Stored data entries
<file path="src/rtl/core/mkd_pkg.sv">
package mkd_pkg;

	localparam int SLOT_COUNT_DEF = 16;
	localparam int GLYPH_COUNT    = 37;
	localparam int GLYPH_W        = 6;
	localparam int SLOT_OUT_W     = 4;
	localparam int CFG_IDX_W      = 2;
	localparam int CFG_DATA_W     = 16;

	localparam logic [GLYPH_W-1:0] UNKNOWN_GLYPH = 6'd26;

	localparam logic [CFG_IDX_W-1:0] CFG_DEBOUNCE_LIMIT   = 2'd0;
	localparam logic [CFG_IDX_W-1:0] CFG_DECODE_GAP_LIMIT = 2'd1;
	localparam logic [CFG_IDX_W-1:0] CFG_COLUMN_TICKS     = 2'd2;
	localparam logic [CFG_IDX_W-1:0] CFG_DASH_LIMIT       = 2'd3;

	localparam logic [15:0] DEBOUNCE_LIMIT_RST   = 16'd20;
	localparam logic [15:0] DECODE_GAP_LIMIT_RST = 16'd300;
	localparam logic [7:0]  COLUMN_TICKS_RST     = 8'd10;
	localparam logic [7:0]  DASH_LIMIT_RST       = 8'd3;

	// Symbol patterns with a trailing one appended; the unknown entry is never matched.
	localparam logic [7:0] MORSE_PATTERNS [GLYPH_COUNT] = '{
		8'h0B, 8'h31, 8'h35, 8'h19, 8'h05, 8'h25, 8'h1D, 8'h21, 8'h09, 8'h2F,
		8'h1B, 8'h29, 8'h0F, 8'h0D, 8'h1F, 8'h2D, 8'h3B, 8'h15, 8'h11, 8'h07,
		8'h13, 8'h23, 8'h17, 8'h33, 8'h37, 8'h39, 8'h00, 8'h5F, 8'h4F, 8'h47,
		8'h43, 8'h41, 8'h61, 8'h71, 8'h79, 8'h7D, 8'h7F
	};

	typedef enum logic [1:0] {
		EV_NONE,
		EV_DOWN,
		EV_UP,
		EV_GAP
	} key_ev_t;

	typedef enum logic [1:0] {
		ACT_NONE,
		ACT_MARK,
		ACT_SPACE,
		ACT_GAP
	} line_act_t;

	typedef struct packed {
		logic                  tone_on;
		line_act_t             line_action;
		logic                  char_valid;
		logic [GLYPH_W-1:0]    char_index;
		logic [SLOT_OUT_W-1:0] char_slot;
		logic                  row_wrapped;
	} line_res_t;

	function automatic logic [GLYPH_W-1:0] glyph_lookup(input logic [7:0] sym);
		logic [7:0]         pat;
		logic [GLYPH_W-1:0] glyph;
		pat   = {sym[6:0], 1'b1};
		glyph = UNKNOWN_GLYPH;
		for (int i = 0; i < GLYPH_COUNT; i++) begin
			if (i != int'(UNKNOWN_GLYPH) && MORSE_PATTERNS[i] == pat) begin
				glyph = GLYPH_W'(i);
			end
		end
		return glyph;
	endfunction

endpackage

</file>
<file path="src/rtl/core/mkd_key_if.sv">
interface mkd_key_if;
	logic valid;
	logic ready;
	logic key_pressed;

	modport source (output valid, output key_pressed, input ready);
	modport sink (input valid, input key_pressed, output ready);
endinterface

</file>
<file path="src/rtl/core/mkd_res_if.sv">
interface mkd_res_if import mkd_pkg::*; ();
	logic                  valid;
	logic                  ready;
	logic                  tone_on;
	logic [1:0]            line_action;
	logic                  char_valid;
	logic [GLYPH_W-1:0]    char_index;
	logic [SLOT_OUT_W-1:0] char_slot;
	logic                  row_wrapped;

	modport source (output valid, output tone_on, output line_action, output char_valid,
		output char_index, output char_slot, output row_wrapped, input ready);
	modport sink (input valid, input tone_on, input line_action, input char_valid,
		input char_index, input char_slot, input row_wrapped, output ready);
endinterface

</file>
<file path="src/rtl/core/mkd_cfg_if.sv">
interface mkd_cfg_if import mkd_pkg::*; ();
	logic                  valid;
	logic                  ready;
	logic [CFG_IDX_W-1:0]  index;
	logic [CFG_DATA_W-1:0] data;

	modport source (output valid, output index, output data, input ready);
	modport sink (input valid, input index, input data, output ready);
endinterface

</file>
<file path="src/rtl/core/mkd_key_fsm.sv">
module mkd_key_fsm import mkd_pkg::*; (
	input  logic        clk,
	input  logic        arst_n,
	input  logic        step,
	input  logic        pressed,
	input  logic [15:0] debounce_limit,
	input  logic [15:0] decode_gap_limit,
	output key_ev_t     ev
);

	typedef enum logic [1:0] {
		KEY_IDLE,
		KEY_DOWN,
		KEY_UP
	} key_mode_t;

	key_mode_t   mode_q, mode_d;
	logic [15:0] release_q, release_d;
	logic [15:0] gap_q, gap_d;
	logic [15:0] release_inc;
	logic [15:0] gap_inc;

	assign release_inc = (release_q == 16'hFFFF) ? release_q : release_q + 16'd1;
	assign gap_inc     = (gap_q == 16'hFFFF) ? gap_q : gap_q + 16'd1;

	always_comb begin
		mode_d    = mode_q;
		release_d = release_q;
		gap_d     = gap_q;
		ev        = EV_NONE;
		unique case (mode_q)
			KEY_DOWN: begin
				if (pressed) begin
					release_d = '0;
				end else if (release_inc > debounce_limit) begin
					ev        = EV_UP;
					release_d = '0;
					mode_d    = KEY_UP;
				end else begin
					release_d = release_inc;
				end
			end
			KEY_UP: begin
				if (pressed) begin
					gap_d  = '0;
					ev     = EV_DOWN;
					mode_d = KEY_DOWN;
				end else if (gap_inc > decode_gap_limit) begin
					ev     = EV_GAP;
					gap_d  = '0;
					mode_d = KEY_IDLE;
				end else begin
					gap_d = gap_inc;
				end
			end
			default: begin
				mode_d = KEY_IDLE;
				if (pressed) begin
					ev     = EV_DOWN;
					mode_d = KEY_DOWN;
				end
			end
		endcase
	end

	always_ff @(posedge clk or negedge arst_n) begin
		if (!arst_n) begin
			mode_q    <= KEY_IDLE;
			release_q <= '0;
			gap_q     <= '0;
		end else if (step) begin
			mode_q    <= mode_d;
			release_q <= release_d;
			gap_q     <= gap_d;
		end
	end

endmodule

</file>
<file path="src/rtl/core/mkd_line_fsm.sv">
module mkd_line_fsm import mkd_pkg::*; #(
	parameter int SLOT_COUNT = SLOT_COUNT_DEF
) (
	input  logic       clk,
	input  logic       arst_n,
	input  logic       step,
	input  key_ev_t    ev,
	input  logic [7:0] column_ticks,
	input  logic [7:0] dash_limit,
	output line_res_t  res
);

	localparam int SLOT_CNT_W = ($clog2(SLOT_COUNT + 1) > SLOT_OUT_W) ?
		$clog2(SLOT_COUNT + 1) : SLOT_OUT_W;

	typedef enum logic [1:0] {
		LINE_IDLE,
		LINE_DOWN,
		LINE_UP,
		LINE_GAP
	} line_mode_t;

	line_mode_t            mode_q, mode_d, mode_cur;
	logic [7:0]            column_q, column_d, column_cur, column_inc;
	logic [7:0]            mark_q, mark_d;
	logic [7:0]            symbol_q, symbol_d;
	logic [SLOT_CNT_W-1:0] slot_q, slot_d, slot_use;
	logic                  wrap;

	assign mode_cur   = (ev != EV_NONE) ? line_mode_t'(ev) : mode_q;
	assign column_cur = (ev != EV_NONE) ? 8'd0 : column_q;
	assign column_inc = (column_cur == 8'hFF) ? column_cur : column_cur + 8'd1;
	assign wrap       = (slot_q >= SLOT_CNT_W'(SLOT_COUNT));
	assign slot_use   = wrap ? '0 : slot_q;

	always_comb begin
		mode_d   = mode_cur;
		column_d = column_cur;
		mark_d   = mark_q;
		symbol_d = symbol_q;
		slot_d   = slot_q;
		res      = '0;
		unique case (mode_cur)
			LINE_DOWN: begin
				res.tone_on = 1'b1;
				column_d    = column_inc;
				if (column_inc > column_ticks) begin
					res.line_action = ACT_MARK;
					mark_d          = (mark_q == 8'hFF) ? mark_q : mark_q + 8'd1;
					column_d        = '0;
				end
			end
			LINE_UP: begin
				column_d = column_inc;
				if (column_inc > column_ticks) begin
					res.line_action = ACT_SPACE;
					if (mark_q != 8'd0) begin
						symbol_d = {symbol_q[6:0], (mark_q > dash_limit)};
						mark_d   = '0;
					end
					column_d = '0;
				end
			end
			LINE_GAP: begin
				res.line_action = ACT_GAP;
				res.char_valid  = 1'b1;
				res.char_index  = glyph_lookup(symbol_q);
				res.char_slot   = slot_use[SLOT_OUT_W-1:0];
				res.row_wrapped = wrap;
				slot_d          = slot_use + SLOT_CNT_W'(1);
				symbol_d        = 8'd1;
				mode_d          = LINE_IDLE;
			end
			default: begin
				mode_d = LINE_IDLE;
			end
		endcase
	end

	always_ff @(posedge clk or negedge arst_n) begin
		if (!arst_n) begin
			mode_q   <= LINE_IDLE;
			column_q <= '0;
			mark_q   <= '0;
			symbol_q <= 8'd1;
			slot_q   <= '0;
		end else if (step) begin
			mode_q   <= mode_d;
			column_q <= column_d;
			mark_q   <= mark_d;
			symbol_q <= symbol_d;
			slot_q   <= slot_d;
		end
	end

endmodule

</file>
<file path="src/rtl/core/morse_key_decoder.sv">
// Morse key decoder. Each request on the key channel is one tick carrying the key level,
// and each produces exactly one result request holding the sidetone enable, the scroll
// column action and, on a character gap, the decoded glyph with its display slot. A tick
// is registered at the input, passes the key and line state machines combinationally and
// lands in the result register, so one tick is taken every clock cycle unless the result
// channel stalls; the result register lets the next tick enter while a result waits to be
// taken. The four timing registers are written through the configuration channel, which
// is always ready, and should be changed only while no ticks are in flight.
module morse_key_decoder import mkd_pkg::*; #(
	parameter int SLOT_COUNT = SLOT_COUNT_DEF
) (
	input logic        clk,
	input logic        arst_n,
	mkd_cfg_if.sink    cfg,
	mkd_key_if.sink    key,
	mkd_res_if.source  result
);

	logic [15:0] debounce_limit_q;
	logic [15:0] decode_gap_limit_q;
	logic [7:0]  column_ticks_q;
	logic [7:0]  dash_limit_q;

	logic        valid_s1;
	logic        key_s1;
	logic        out_valid_q;
	line_res_t   out_q;
	logic        step;
	logic        out_free;
	key_ev_t     ev;
	line_res_t   line_res;

	assign cfg.ready = 1'b1;

	always_ff @(posedge clk or negedge arst_n) begin
		if (!arst_n) begin
			debounce_limit_q   <= DEBOUNCE_LIMIT_RST;
			decode_gap_limit_q <= DECODE_GAP_LIMIT_RST;
			column_ticks_q     <= COLUMN_TICKS_RST;
			dash_limit_q       <= DASH_LIMIT_RST;
		end else if (cfg.valid) begin
			unique case (cfg.index)
				CFG_DEBOUNCE_LIMIT:   debounce_limit_q   <= cfg.data;
				CFG_DECODE_GAP_LIMIT: decode_gap_limit_q <= cfg.data;
				CFG_COLUMN_TICKS:     column_ticks_q     <= cfg.data[7:0];
				CFG_DASH_LIMIT:       dash_limit_q       <= cfg.data[7:0];
				default: ;
			endcase
		end
	end

	assign out_free  = !out_valid_q || result.ready;
	assign step      = valid_s1 && out_free;
	assign key.ready = !valid_s1 || out_free;

	always_ff @(posedge clk or negedge arst_n) begin
		if (!arst_n) begin
			valid_s1 <= 1'b0;
		end else if (key.ready) begin
			valid_s1 <= key.valid;
		end
	end

	always_ff @(posedge clk) begin
		if (key.ready && key.valid) begin
			key_s1 <= key.key_pressed;
		end
	end

	mkd_key_fsm u_key_fsm (
		.clk              (clk),
		.arst_n           (arst_n),
		.step             (step),
		.pressed          (key_s1),
		.debounce_limit   (debounce_limit_q),
		.decode_gap_limit (decode_gap_limit_q),
		.ev               (ev)
	);

	mkd_line_fsm #(
		.SLOT_COUNT (SLOT_COUNT)
	) u_line_fsm (
		.clk          (clk),
		.arst_n       (arst_n),
		.step         (step),
		.ev           (ev),
		.column_ticks (column_ticks_q),
		.dash_limit   (dash_limit_q),
		.res          (line_res)
	);

	always_ff @(posedge clk or negedge arst_n) begin
		if (!arst_n) begin
			out_valid_q <= 1'b0;
		end else if (out_free) begin
			out_valid_q <= step;
		end
	end

	always_ff @(posedge clk) begin
		if (step) begin
			out_q <= line_res;
		end
	end

	assign result.valid       = out_valid_q;
	assign result.tone_on     = out_q.tone_on;
	assign result.line_action = 2'(out_q.line_action);
	assign result.char_valid  = out_q.char_valid;
	assign result.char_index  = out_q.char_index;
	assign result.char_slot   = out_q.char_slot;
	assign result.row_wrapped = out_q.row_wrapped;

	a_char_on_gap: assert property (@(posedge clk) disable iff (!arst_n)
		out_valid_q |-> (out_q.char_valid == (out_q.line_action == ACT_GAP)))
		else $error("character flag and gap action disagree");

	a_char_fields_idle: assert property (@(posedge clk) disable iff (!arst_n)
		(out_valid_q && !out_q.char_valid) |->
		(out_q.char_index == '0 && out_q.char_slot == '0 && !out_q.row_wrapped))
		else $error("character fields set without a character");

	a_wrap_slot_zero: assert property (@(posedge clk) disable iff (!arst_n)
		(out_valid_q && out_q.row_wrapped) |-> (out_q.char_slot == '0))
		else $error("wrapped character not in slot zero");

	a_tone_action: assert property (@(posedge clk) disable iff (!arst_n)
		(out_valid_q && out_q.tone_on) |->
		(out_q.line_action == ACT_NONE || out_q.line_action == ACT_MARK))
		else $error("sidetone on outside a mark");

	a_ready_when_empty: assert property (@(posedge clk) disable iff (!arst_n)
		!out_valid_q |-> key.ready)
		else $error("input stalled with an empty result register");

endmodule

</file>
<file path="src/flat_wrapper.sv">
// flat-port wrapper written by rule: the top's interface ports become plain ports
module morse_key_decoder_flat import mkd_pkg::*;
#(
	parameter int SLOT_COUNT = SLOT_COUNT_DEF
)
  (clk, arst_n, cfg_valid, cfg_index, cfg_data, cfg_ready, key_valid, key_key_pressed, key_ready, result_valid, result_tone_on, result_line_action, result_char_valid, result_char_index, result_char_slot, result_row_wrapped, result_ready);
  mkd_cfg_if cfg_i ();
  mkd_key_if key_i ();
  mkd_res_if result_i ();
  input logic clk;
  input logic arst_n;
  input wire logic [$bits(cfg_i.valid)-1:0] cfg_valid;
  input wire logic [$bits(cfg_i.index)-1:0] cfg_index;
  input wire logic [$bits(cfg_i.data)-1:0] cfg_data;
  output wire logic [$bits(cfg_i.ready)-1:0] cfg_ready;
  input wire logic [$bits(key_i.valid)-1:0] key_valid;
  input wire logic [$bits(key_i.key_pressed)-1:0] key_key_pressed;
  output wire logic [$bits(key_i.ready)-1:0] key_ready;
  output wire logic [$bits(result_i.valid)-1:0] result_valid;
  output wire logic [$bits(result_i.tone_on)-1:0] result_tone_on;
  output wire logic [$bits(result_i.line_action)-1:0] result_line_action;
  output wire logic [$bits(result_i.char_valid)-1:0] result_char_valid;
  output wire logic [$bits(result_i.char_index)-1:0] result_char_index;
  output wire logic [$bits(result_i.char_slot)-1:0] result_char_slot;
  output wire logic [$bits(result_i.row_wrapped)-1:0] result_row_wrapped;
  input wire logic [$bits(result_i.ready)-1:0] result_ready;
  assign cfg_i.valid = cfg_valid;
  assign cfg_i.index = cfg_index;
  assign cfg_i.data = cfg_data;
  assign cfg_ready = cfg_i.ready;
  assign key_i.valid = key_valid;
  assign key_i.key_pressed = key_key_pressed;
  assign key_ready = key_i.ready;
  assign result_valid = result_i.valid;
  assign result_tone_on = result_i.tone_on;
  assign result_line_action = result_i.line_action;
  assign result_char_valid = result_i.char_valid;
  assign result_char_index = result_i.char_index;
  assign result_char_slot = result_i.char_slot;
  assign result_row_wrapped = result_i.row_wrapped;
  assign result_i.ready = result_ready;
  morse_key_decoder #(.SLOT_COUNT(SLOT_COUNT)) u_core (.clk(clk), .arst_n(arst_n), .cfg(cfg_i), .key(key_i), .result(result_i));
endmodule
</file>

**WHAT IS EXPECTED**
Among the records above, only the lines between the line holding "localparam logic [CFG_IDX_W-1:0] CFG_DEBOUNCE_LIMIT" and the line holding "function automatic logic", inclusive, are to be output, exactly as written.

**EXERCISE ANSWER**
	localparam logic [CFG_IDX_W-1:0] CFG_DEBOUNCE_LIMIT   = 2'd0;
	localparam logic [CFG_IDX_W-1:0] CFG_DECODE_GAP_LIMIT = 2'd1;
	localparam logic [CFG_IDX_W-1:0] CFG_COLUMN_TICKS     = 2'd2;
	localparam logic [CFG_IDX_W-1:0] CFG_DASH_LIMIT       = 2'd3;

	localparam logic [15:0] DEBOUNCE_LIMIT_RST   = 16'd20;
	localparam logic [15:0] DECODE_GAP_LIMIT_RST = 16'd300;
	localparam logic [7:0]  COLUMN_TICKS_RST     = 8'd10;
	localparam logic [7:0]  DASH_LIMIT_RST       = 8'd3;

	// Symbol patterns with a trailing one appended; the unknown entry is never matched.
	localparam logic [7:0] MORSE_PATTERNS [GLYPH_COUNT] = '{
		8'h0B, 8'h31, 8'h35, 8'h19, 8'h05, 8'h25, 8'h1D, 8'h21, 8'h09, 8'h2F,
		8'h1B, 8'h29, 8'h0F, 8'h0D, 8'h1F, 8'h2D, 8'h3B, 8'h15, 8'h11, 8'h07,
		8'h13, 8'h23, 8'h17, 8'h33, 8'h37, 8'h39, 8'h00, 8'h5F, 8'h4F, 8'h47,
		8'h43, 8'h41, 8'h61, 8'h71, 8'h79, 8'h7D, 8'h7F
	};

	typedef enum logic [1:0] {
		EV_NONE,
		EV_DOWN,
		EV_UP,
		EV_GAP
	} key_ev_t;

	typedef enum logic [1:0] {
		ACT_NONE,
		ACT_MARK,
		ACT_SPACE,
		ACT_GAP
	} line_act_t;

	typedef struct packed {
		logic                  tone_on;
		line_act_t             line_action;
		logic                  char_valid;
		logic [GLYPH_W-1:0]    char_index;
		logic [SLOT_OUT_W-1:0] char_slot;
		logic                  row_wrapped;
	} line_res_t;

	function automatic logic [GLYPH_W-1:0] glyph_lookup(input logic [7:0] sym);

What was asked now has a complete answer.